We are experiencing a sea change. Think about this with me. The Playboys of old were largely inaccessible to young men, save when some kid nabbed a few of them from his father or uncle’s secret stash. Those who were old enough to purchase pornography for themselves could only do so by pushing through the stigma associated with buying a magazine wrapped in plastic behind the counter. Maybe not a big hurdle, but it was something.
Not to mention this too—even once obtained, these images were still shots, motionless images. Videos, of course, existed, but again with the accessibility issues. Cable television companies offered upgrades for channels so homes could get stations such as Cinemax, which my friends called Skinemax, but apart from the occasionally free promotional weekend or a visit to someone’s house that had it, again it was mostly inaccessible.
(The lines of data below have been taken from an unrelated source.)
==> config.mk <==
export PLATFORM = sky130hd
export DESIGN_NAME = logic_unit_pipe
export DESIGN_NICKNAME = d
export VERILOG_FILES = /design/src/rtl/logic_unit_pipe.sv
export SDC_FILE = /design/constraint.sdc
export NUM_CORES = 1
export LEC_CHECK = 0
export BUFFER_PORTS_ARGS = -buffer_cell sky130_fd_sc_hd__buf_2
export CORE_MARGIN = 2
export CORE_UTILIZATION = 44
export DETAILED_ROUTE_END_ITERATION = 16
export PLACE_DENSITY_LB_ADDON = 0.08
export SYNTH_ARGS = -nofsm -noshare
export SYNTH_HDL_FRONTEND = slang
export SYNTH_SLANG_ARGS = --single-unit
==> constraint.sdc <==
create_clock -name clk -period 2.8 [get_ports clk]
set_input_delay 0.42 -clock clk [delete_from_list [all_inputs] [get_ports clk]]
set_output_delay 0.42 -clock clk [all_outputs]
set_load 0.01 [all_outputs]
==> src/rtl/logic_unit_pipe.sv <==
// logic_unit_pipe: two-stage bitwise logic unit with valid/ready handshaking
// on both sides, result flags and a saturating count of delivered results.
module logic_unit_pipe #(
  parameter int WIDTH = 8,
  parameter int CNT_W = 16
) (
  input  logic             clk,
  input  logic             rst,
  input  logic             in_valid,
  output logic             in_ready,
  input  logic [WIDTH-1:0] a,
  input  logic [WIDTH-1:0] b,
  input  logic [2:0]       op,
  output logic             out_valid,
  input  logic             out_ready,
  output logic [WIDTH-1:0] y,
  output logic [2:0]       flags,
  output logic [CNT_W-1:0] op_count
);

  typedef enum logic [2:0] {
    OP_AND  = 3'd0,
    OP_OR   = 3'd1,
    OP_NOTA = 3'd2,
    OP_NAND = 3'd3,
    OP_NOR  = 3'd4,
    OP_XOR  = 3'd5,
    OP_XNOR = 3'd6,
    OP_PASSB = 3'd7
  } op_e;

  localparam logic [CNT_W-1:0] CNT_MAX = {CNT_W{1'b1}};

  logic             s1_valid;
  logic [WIDTH-1:0] s1_a;
  logic [WIDTH-1:0] s1_b;
  logic [2:0]       s1_op;

  logic             s2_valid;
  logic [WIDTH-1:0] s2_y;
  logic [2:0]       s2_flags;

  logic             s1_load;
  logic             s2_load;
  logic             out_xfer;
  logic [WIDTH-1:0] calc_y;
  logic [2:0]       calc_flags;

  // Stage load decisions: a stage may advance when it is empty or its
  // contents leave this cycle; only out_ready feeds into in_ready.
  always_comb begin
    out_xfer = s2_valid & out_ready;
    s2_load  = ~s2_valid | out_ready;
    s1_load  = ~s1_valid | s2_load;
    in_ready = s1_load;
  end

  // Bitwise operation on the S1 operands plus the result flags.
  always_comb begin
    calc_y = '0;
    case (op_e'(s1_op))
      OP_AND:   calc_y = s1_a & s1_b;
      OP_OR:    calc_y = s1_a | s1_b;
      OP_NOTA:  calc_y = ~s1_a;
      OP_NAND:  calc_y = ~(s1_a & s1_b);
      OP_NOR:   calc_y = ~(s1_a | s1_b);
      OP_XOR:   calc_y = s1_a ^ s1_b;
      OP_XNOR:  calc_y = ~(s1_a ^ s1_b);
      OP_PASSB: calc_y = s1_b;
      default:  calc_y = '0;
    endcase
    calc_flags = {~|calc_y, &calc_y, ^calc_y};
  end

  // S1 register: captures operands only on an input transfer.
  always_ff @(posedge clk or posedge rst) begin
    if (rst) begin
      s1_valid <= 1'b0;
      s1_a     <= '0;
      s1_b     <= '0;
      s1_op    <= '0;
    end else if (s1_load) begin
      s1_valid <= in_valid;
      if (in_valid) begin
        s1_a  <= a;
        s1_b  <= b;
        s1_op <= op;
      end
    end
  end

  // S2 register: takes the computed result when S1 holds a valid op, so a
  // bubble clears the valid bit but leaves the last result in place.
  always_ff @(posedge clk or posedge rst) begin
    if (rst) begin
      s2_valid <= 1'b0;
      s2_y     <= '0;
      s2_flags <= 3'b100;
    end else if (s2_load) begin
      s2_valid <= s1_valid;
      if (s1_valid) begin
        s2_y     <= calc_y;
        s2_flags <= calc_flags;
      end
    end
  end

  // Saturating count of delivered results.
  always_ff @(posedge clk or posedge rst) begin
    if (rst) begin
      op_count <= '0;
    end else if (out_xfer && (op_count != CNT_MAX)) begin
      op_count <= op_count + CNT_W'(1);
    end
  end

  assign out_valid = s2_valid;
  assign y         = s2_y;
  assign flags     = s2_flags;

endmodule
### src/rtl/full_subtractor_pkg.sv
// rtl/full_subtractor_pkg.sv - shared constants for the full subtractor block
//
// Purpose: reset values and width limits used by the full subtractor slice.
// Ports:   none (package).
package full_subtractor_pkg;

  // Smallest legal operand width.
  localparam int FS_MIN_WIDTH = 1;

  // Reset value of the single-bit registered outputs.
  localparam logic FS_RST_BIT = 1'b0;

endpackage

### src/rtl/full_subtractor_cell.sv
// rtl/full_subtractor_cell.sv - one-bit combinational full subtractor cell
//
// Purpose: computes a - b - c for single bits.
// Ports:
//   a      in  minuend bit
//   b      in  subtrahend bit
//   c      in  borrow-in
//   diff   out difference bit
//   borrow out borrow-out
module full_subtractor_cell (
  input  logic a,
  input  logic b,
  input  logic c,
  output logic diff,
  output logic borrow
);

  assign diff   = a ^ b ^ c;
  // Borrow when the minuend bit is 0 and something is taken from it,
  // or when both b and the incoming borrow must be taken at once.
  assign borrow = (~a & (b | c)) | (b & c);

endmodule
**config.mk**
```make
export PLATFORM = sky130hd
export DESIGN_NAME = serial_adder
export DESIGN_NICKNAME = d
export VERILOG_FILES = /design/src/rtl/serial_adder.sv
export SDC_FILE = /design/constraint.sdc
export NUM_CORES = 1
export LEC_CHECK = 0
export ABC_AREA = 1
export BUFFER_PORTS_ARGS = -buffer_cell sky130_fd_sc_hd__buf_4
export CAP_MARGIN = 15
export CORE_ASPECT_RATIO = 0.9
export CORE_UTILIZATION = 49
export CTS_CLUSTER_DIAMETER = 100
export CTS_CLUSTER_SIZE = 12
export DETAILED_ROUTE_END_ITERATION = 8
export MAX_ROUTING_LAYER = met4
export PLACE_DENSITY = 0.84
export SYNTH_ARGS = -nofsm -noshare
export SYNTH_HDL_FRONTEND = slang
export SYNTH_SLANG_ARGS = --single-unit
```
**constraint.sdc**
```tcl
create_clock -name clk -period 1.5 [get_ports clk]
set_clock_uncertainty 0.2 [all_clocks]
set_input_delay 0 -clock clk [delete_from_list [all_inputs] [get_ports clk]]
set_output_delay 0 -clock clk [all_outputs]
set_load 0.05 [all_outputs]
```
<file path="src/rtl/scope_capture_pkg.sv">
// Shared constants, state encoding and small helpers for the logic-analyser capture block.
package scope_pkg;

    localparam logic [7:0] CMD_ARM   = 8'h61;
    localparam logic [7:0] CMD_FORCE = 8'h74;
    localparam logic [7:0] CMD_ABORT = 8'h78;
    localparam logic [7:0] HDR_BYTE  = 8'hA5;

    typedef enum logic [2:0] {
        ST_IDLE      = 3'd0,
        ST_ARMED     = 3'd1,
        ST_CAPTURE   = 3'd2,
        ST_SEND_HDR  = 3'd3,
        ST_SEND_DATA = 3'd4,
        ST_TX_WAIT   = 3'd5
    } state_t;

    function automatic int addr_width(input int depth);
        return (depth > 1) ? $clog2(depth) : 1;
    endfunction

    // Header byte idx: 0 = sync byte, 1/2 = byte count low/high.
    function automatic logic [7:0] hdr_byte(input logic [1:0] idx, input logic [15:0] nbytes);
        case (idx)
            2'd0:    return HDR_BYTE;
            2'd1:    return nbytes[7:0];
            default: return nbytes[15:8];
        endcase
    endfunction

endpackage

</file>
<file path="src/rtl/scope_capture_if.sv">
// Serial-link side of the capture block: command bytes in, response bytes out.
interface scope_capture_if;
    logic [7:0] rx_data;
    logic       new_rx_data;
    logic [7:0] tx_data;
    logic       new_tx_data;
    logic       tx_busy;

    modport master (output rx_data, new_rx_data, tx_busy, input tx_data, new_tx_data);
    modport slave  (input rx_data, new_rx_data, tx_busy, output tx_data, new_tx_data);
endinterface

</file>
<file path="src/rtl/scope_capture_sample_ram.sv">
// Single-port synchronous byte RAM holding packed samples; read data appears one cycle after the address.
module sample_ram #(
    parameter int DEPTH = 128,
    parameter int AW    = 7
) (
    input  logic          clk,
    input  logic          i_we,
    input  logic [AW-1:0] i_addr,
    input  logic [7:0]    i_wdata,
    output logic [7:0]    o_rdata
);
    logic [7:0] r_mem [DEPTH];

    always_ff @(posedge clk) begin
        if (i_we) begin
            r_mem[i_addr] <= i_wdata;
        end
        o_rdata <= r_mem[i_addr];
    end
endmodule

</file>
<file path="src/rtl/scope_capture.sv">
// One-bit logic-analyser: arm/force over the serial link, capture NUM_SAMPLES pin samples, stream them back.
//   state     | meaning
//   IDLE      | waiting for 'a' (arm) or 't' (forced trigger)
//   ARMED     | waiting for a rising edge on the synchronized pin
//   CAPTURE   | sampling every SAMPLE_DIV cycles, packing 8 samples per RAM byte
//   SEND_HDR  | sending 0xA5 and the byte count (low, high)
//   SEND_DATA | waiting on RAM read latency, then sending the addressed byte
//   TX_WAIT   | one cycle after each strobe before tx_busy is looked at again
module scope_capture
    import scope_pkg::*;
#(
    parameter int SAMPLE_DIV  = 4,
    parameter int NUM_SAMPLES = 1024
) (
    input  logic            clk,
    input  logic            rst_n,
    input  logic            input_pin,
    output logic            busy,
    scope_capture_if.slave  bus
);
    localparam int          NUM_BYTES  = NUM_SAMPLES / 8;
    localparam int          AW         = addr_width(NUM_BYTES);
    localparam logic [7:0]  DIV_RELOAD = 8'(SAMPLE_DIV - 1);
    localparam logic [12:0] LAST_SAMP  = 13'(NUM_SAMPLES - 1);
    localparam logic [15:0] NBYTES16   = 16'(NUM_BYTES);
    localparam logic [15:0] TX_TOTAL   = 16'(NUM_BYTES + 3);

    state_t        r_state;
    logic          r_sync1, r_sync2, r_pin_prev;
    logic          r_busy;
    logic [7:0]    r_tx_data;
    logic          r_tx_strobe;
    logic [7:0]    r_div_cnt;
    logic [12:0]   r_samp_cnt;
    logic [7:0]    r_shift;
    logic [AW-1:0] r_wr_addr;
    logic [AW-1:0] r_ram_addr;
    logic          r_ram_we;
    logic [7:0]    r_ram_wdata;
    logic [15:0]   r_tx_cnt;
    logic          r_rd_valid;

    logic          w_abort;
    logic          w_rise;
    logic [7:0]    w_shift_next;
    logic [7:0]    w_ram_rdata;

    assign w_abort      = bus.new_rx_data && (bus.rx_data == CMD_ABORT);
    assign w_rise       = r_sync2 && !r_pin_prev;
    assign w_shift_next = {r_sync2, r_shift[7:1]};

    assign bus.tx_data     = r_tx_data;
    assign bus.new_tx_data = r_tx_strobe;
    assign busy            = r_busy;

    sample_ram #(.DEPTH(NUM_BYTES), .AW(AW)) u_ram (
        .clk     (clk),
        .i_we    (r_ram_we),
        .i_addr  (r_ram_addr),
        .i_wdata (r_ram_wdata),
        .o_rdata (w_ram_rdata)
    );

    always_ff @(posedge clk) begin
        if (!rst_n) begin
            r_state     <= ST_IDLE;
            r_sync1     <= 1'b0;
            r_sync2     <= 1'b0;
            r_pin_prev  <= 1'b0;
            r_busy      <= 1'b0;
            r_tx_data   <= 8'h00;
            r_tx_strobe <= 1'b0;
            r_div_cnt   <= 8'd0;
            r_samp_cnt  <= 13'd0;
            r_shift     <= 8'h00;
            r_wr_addr   <= '0;
            r_ram_addr  <= '0;
            r_ram_we    <= 1'b0;
            r_ram_wdata <= 8'h00;
            r_tx_cnt    <= 16'd0;
            r_rd_valid  <= 1'b0;
        end else begin
            r_sync1     <= input_pin;
            r_sync2     <= r_sync1;
            r_pin_prev  <= r_sync2;
            r_tx_strobe <= 1'b0;
            r_ram_we    <= 1'b0;

            if (w_abort) begin
                r_state <= ST_IDLE;
                r_busy  <= 1'b0;
            end else begin
                case (r_state)
                    ST_IDLE: begin
                        if (bus.new_rx_data && bus.rx_data == CMD_ARM) begin
                            r_state <= ST_ARMED;
                            r_busy  <= 1'b1;
                        end else if (bus.new_rx_data && bus.rx_data == CMD_FORCE) begin
                            r_state    <= ST_CAPTURE;
                            r_busy     <= 1'b1;
                            r_div_cnt  <= 8'd0;
                            r_samp_cnt <= 13'd0;
                            r_wr_addr  <= '0;
                        end
                    end
                    ST_ARMED: begin
                        // The trigger-cycle pin value is sample 0, so capture starts one sample in.
                        if (w_rise) begin
                            r_state    <= ST_CAPTURE;
                            r_shift    <= w_shift_next;
                            r_samp_cnt <= 13'd1;
                            r_div_cnt  <= DIV_RELOAD;
                            r_wr_addr  <= '0;
                        end
                    end
                    ST_CAPTURE: begin
                        if (r_div_cnt != 8'd0) begin
                            r_div_cnt <= r_div_cnt - 8'd1;
                        end else begin
                            r_div_cnt  <= DIV_RELOAD;
                            r_shift    <= w_shift_next;
                            r_samp_cnt <= r_samp_cnt + 13'd1;
                            if (r_samp_cnt[2:0] == 3'd7) begin
                                r_ram_we    <= 1'b1;
                                r_ram_addr  <= r_wr_addr;
                                r_ram_wdata <= w_shift_next;
                                r_wr_addr   <= r_wr_addr + 1'b1;
                            end
                            if (r_samp_cnt == LAST_SAMP) begin
                                r_state  <= ST_SEND_HDR;
                                r_tx_cnt <= 16'd0;
                            end
                        end
                    end
                    ST_SEND_HDR: begin
                        if (!bus.tx_busy) begin
                            r_tx_data   <= hdr_byte(r_tx_cnt[1:0], NBYTES16);
                            r_tx_strobe <= 1'b1;
                            r_tx_cnt    <= r_tx_cnt + 16'd1;
                            r_state     <= ST_TX_WAIT;
                        end
                    end
                    ST_SEND_DATA: begin
                        // First cycle here only lets the RAM present the addressed byte.
                        if (!r_rd_valid) begin
                            r_rd_valid <= 1'b1;
                        end else if (!bus.tx_busy) begin
                            r_tx_data   <= w_ram_rdata;
                            r_tx_strobe <= 1'b1;
                            r_tx_cnt    <= r_tx_cnt + 16'd1;
                            r_state     <= ST_TX_WAIT;
                        end
                    end
                    ST_TX_WAIT: begin
                        r_rd_valid <= 1'b0;
                        if (r_tx_cnt < 16'd3) begin
                            r_state <= ST_SEND_HDR;
                        end else if (r_tx_cnt < TX_TOTAL) begin
                            r_state    <= ST_SEND_DATA;
                            r_ram_addr <= AW'(r_tx_cnt - 16'd3);
                        end else begin
                            r_state <= ST_IDLE;
                            r_busy  <= 1'b0;
                        end
                    end
                    default: begin
                        r_state <= ST_IDLE;
                        r_busy  <= 1'b0;
                    end
                endcase
            end
        end
    end
endmodule

</file>
<file path="src/flat_wrapper.sv">
// flat-port wrapper written by rule: the top's interface ports become plain ports
module scope_capture_flat import scope_pkg::*;
#(
    parameter int SAMPLE_DIV  = 4,
    parameter int NUM_SAMPLES = 1024
)
  (clk, rst_n, input_pin, busy, bus_rx_data, bus_new_rx_data, bus_tx_busy, bus_tx_data, bus_new_tx_data);
  scope_capture_if bus_i ();
  input  logic clk;
  input  logic rst_n;
  input  logic input_pin;
  output logic busy;
  input wire logic [$bits(bus_i.rx_data)-1:0] bus_rx_data;
  input wire logic [$bits(bus_i.new_rx_data)-1:0] bus_new_rx_data;
  input wire logic [$bits(bus_i.tx_busy)-1:0] bus_tx_busy;
  output wire logic [$bits(bus_i.tx_data)-1:0] bus_tx_data;
  output wire logic [$bits(bus_i.new_tx_data)-1:0] bus_new_tx_data;
  assign bus_i.rx_data = bus_rx_data;
  assign bus_i.new_rx_data = bus_new_rx_data;
  assign bus_i.tx_busy = bus_tx_busy;
  assign bus_tx_data = bus_i.tx_data;
  assign bus_new_tx_data = bus_i.new_tx_data;
  scope_capture #(.SAMPLE_DIV(SAMPLE_DIV), .NUM_SAMPLES(NUM_SAMPLES)) u_core (.clk(clk), .rst_n(rst_n), .input_pin(input_pin), .busy(busy), .bus(bus_i));
endmodule
</file>
==> src/rtl/mem_wb_stage_if.sv <==
// MEM->WB stage bundle: pipeline control, MEM-stage payload, and register-file write port.
// The master drives the stage inputs; the slave (the WB stage) drives the results.
interface mem_wb_stage_if #(
  parameter int unsigned XLEN = 32,
  parameter int unsigned REGW = 5
);
  logic            stall_i;
  logic            flush_i;
  logic            valid_i;
  logic            reg_we_i;
  logic [REGW-1:0] rd_i;
  logic [1:0]      wb_sel_i;
  logic [2:0]      funct3_i;
  logic [XLEN-1:0] alu_res_i;
  logic [XLEN-1:0] load_data_i;
  logic [XLEN-1:0] pc_i;
  logic [XLEN-1:0] csr_rdata_i;

  logic            we_o;
  logic [REGW-1:0] waddr_o;
  logic [XLEN-1:0] wdata_o;
  logic            wb_valid_o;
  logic [63:0]     instret_o;

  modport master (
    output stall_i, flush_i, valid_i, reg_we_i, rd_i, wb_sel_i, funct3_i,
    output alu_res_i, load_data_i, pc_i, csr_rdata_i,
    input  we_o, waddr_o, wdata_o, wb_valid_o, instret_o
  );

  modport slave (
    input  stall_i, flush_i, valid_i, reg_we_i, rd_i, wb_sel_i, funct3_i,
    input  alu_res_i, load_data_i, pc_i, csr_rdata_i,
    output we_o, waddr_o, wdata_o, wb_valid_o, instret_o
  );
endinterface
And let’s talk about the videos themselves. Often, so I’m told, there were attempts at plot and characterization and story. Cheesy as the porn movies might have been, they were more than just bodies slapping together.
Now, however, via smartphones and nearly ubiquitous Wi-Fi and high-speed Internet, all manner of pornographic images are available to me in seconds—millions and millions of photos: affordable, accessible, and anonymous. If I get bored with one picture or website, I go to another. And another. Miss January, Miss February, and Miss March separated, not by 31 days, but by the millisecond it takes to swipe my thumb right. Then, if I want, I can switch porn genres. And even if I don’t want to, the Internet-linking techniques and pop-up windows will push me to do so, and do so with increasing explicitness.
This inexhaustible supply goes for videos too, except they are not the same movies as before. Instead, like heroin that has been boiled down to an exponentially more concentrated form, the videos that are now streamed over high-speed Internet have been cropped to include only their most explicit content. Clip, after clip, after clip, after clip of nothing but bodies slapping together.
Affordable, accessible, anonymous, abundant, and addictive.
See what I mean. The world has not yet begun to see the effects of this sea change.